Ritual as a principle is inherently paradoxical, being a series of movements is repeated, again and again, relentlessly, consistently, in the hope of bringing forth extraordinary effects. Such is the paradox operating in the program featuring works by Liza Lim and James Dillon.

In Pharmakeia (2020), James Dillon explores the heart of Temenos, the Ancient Greek term for a domain set aside as a sanctuary. Here the composer has recreated the mystifying fascination of witchcraft and magic, as with the art of Circe, the famous sorceress who fell victim to the charms of Ulysses. The program forms a vast cycle of tableaux, with transmutation, illusion and conjuring, producing a fairy tale both disturbing and captivating.
A fragrance of magic can also be detected in Veil (1999) by Liza Lim who has focused on a different paradox: veiling, while concealing an object, can make the senses more acute, offering greater perception.

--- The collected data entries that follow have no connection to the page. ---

`src/rtl/branch_resolve_queue.sv`:
```
// In-order queue of fetched branch predictions; on resolve it emits a registered table update and flushes on mispredict.
// Optional BRANCH_RESOLVE_STATS_EN adds an 8-bit saturating mispredict counter output.
module branch_resolve_queue #(
  parameter int LOWER = 5,
  parameter int DEPTH = 4
) (
  input  logic                     clk,
  input  logic                     arst_n,
  input  logic                     en,
  input  logic                     fetch_valid,
  input  logic                     fetch_is_branch,
  input  logic [LOWER-1:0]         fetch_addr,
  input  logic                     prediction,
  input  logic                     resolve_valid,
  input  logic                     resolve_taken,
  input  logic                     resolve_jump,
  output logic                     upd_en,
  output logic [LOWER-1:0]         upd_addr,
  output logic                     upd_taken,
  output logic                     upd_jumped,
  output logic                     mispredict,
  output logic                     full,
  output logic                     empty,
  output logic [$clog2(DEPTH):0]   count
`ifdef BRANCH_RESOLVE_STATS_EN
  ,
  output logic [7:0]               mispredict_cnt
`endif
);

  localparam int PW = $clog2(DEPTH);
  localparam int CW = PW + 1;

  logic [LOWER-1:0] addr_mem_q [DEPTH];
  logic             pred_mem_q [DEPTH];

  logic [PW-1:0]    wr_ptr_q, wr_ptr_d;
  logic [PW-1:0]    rd_ptr_q, rd_ptr_d;
  logic [CW-1:0]    count_q, count_d;
  logic             full_q, full_d;
  logic             empty_q, empty_d;
  logic             upd_en_q, upd_en_d;
  logic [LOWER-1:0] upd_addr_q, upd_addr_d;
  logic             upd_taken_q, upd_taken_d;
  logic             upd_jumped_q, upd_jumped_d;
  logic             mispredict_q, mispredict_d;

  logic push, pop, actual, mis, push_ok;

  always_comb begin
    push    = en & fetch_valid & fetch_is_branch & (~full_q | pop);
    pop     = en & resolve_valid & ~empty_q;
    actual  = resolve_taken | resolve_jump;
    mis     = pop & (pred_mem_q[rd_ptr_q] != actual);
    // A flush discards the same-cycle push along with everything queued
    push_ok = push & ~mis;
  end

  always_comb begin
    wr_ptr_d     = wr_ptr_q;
    rd_ptr_d     = rd_ptr_q;
    count_d      = count_q;
    upd_en_d     = pop;
    upd_addr_d   = '0;
    upd_taken_d  = 1'b0;
    upd_jumped_d = 1'b0;
    mispredict_d = mis;
    if (pop) begin
      upd_addr_d   = addr_mem_q[rd_ptr_q];
      upd_taken_d  = resolve_taken;
      upd_jumped_d = resolve_jump;
    end
    if (mis) begin
      wr_ptr_d = '0;
      rd_ptr_d = '0;
      count_d  = '0;
    end else begin
      if (push_ok) wr_ptr_d = wr_ptr_q + PW'(1);
      if (pop)     rd_ptr_d = rd_ptr_q + PW'(1);
      count_d = count_q + CW'(push_ok) - CW'(pop);
    end
    full_d  = (count_d == CW'(DEPTH));
    empty_d = (count_d == '0);
  end

  always_ff @(posedge clk or negedge arst_n) begin
    if (!arst_n) begin
      wr_ptr_q     <= '0;
      rd_ptr_q     <= '0;
      count_q      <= '0;
      full_q       <= 1'b0;
      empty_q      <= 1'b1;
      upd_en_q     <= 1'b0;
      upd_addr_q   <= '0;
      upd_taken_q  <= 1'b0;
      upd_jumped_q <= 1'b0;
      mispredict_q <= 1'b0;
    end else begin
      wr_ptr_q     <= wr_ptr_d;
      rd_ptr_q     <= rd_ptr_d;
      count_q      <= count_d;
      full_q       <= full_d;
      empty_q      <= empty_d;
      upd_en_q     <= upd_en_d;
      upd_addr_q   <= upd_addr_d;
      upd_taken_q  <= upd_taken_d;
      upd_jumped_q <= upd_jumped_d;
      mispredict_q <= mispredict_d;
    end
  end

  // Entry storage is plain data and is left unreset
  always_ff @(posedge clk) begin
    if (push_ok) begin
      addr_mem_q[wr_ptr_q] <= fetch_addr;
      pred_mem_q[wr_ptr_q] <= prediction;
    end
  end

`ifdef BRANCH_RESOLVE_STATS_EN
  logic [7:0] mis_cnt_q, mis_cnt_d;

  always_comb begin
    mis_cnt_d = mis_cnt_q;
    if (mis && mis_cnt_q != 8'hFF) mis_cnt_d = mis_cnt_q + 8'd1;
  end

  always_ff @(posedge clk or negedge arst_n) begin
    if (!arst_n) mis_cnt_q <= '0;
    else         mis_cnt_q <= mis_cnt_d;
  end

  assign mispredict_cnt = mis_cnt_q;
`endif

  assign upd_en     = upd_en_q;
  assign upd_addr   = upd_addr_q;
  assign upd_taken  = upd_taken_q;
  assign upd_jumped = upd_jumped_q;
  assign mispredict = mispredict_q;
  assign full       = full_q;
  assign empty      = empty_q;
  assign count      = count_q;

endmodule

```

A veil creates a “ritual space around an object, adding to the mystery of a presence forbidden.”
Wild Winged-One (2007) offers a very different tone, the winged-one being in fact a character from Liza Lim’s opera The Navigator. This is the “Angel of History” to quote Walter Benjamin referring to a work by the artist Paul Klee. The winged angel here has been carried off by the tempest of time, turning away from the future, and attesting to the atrocities of the past.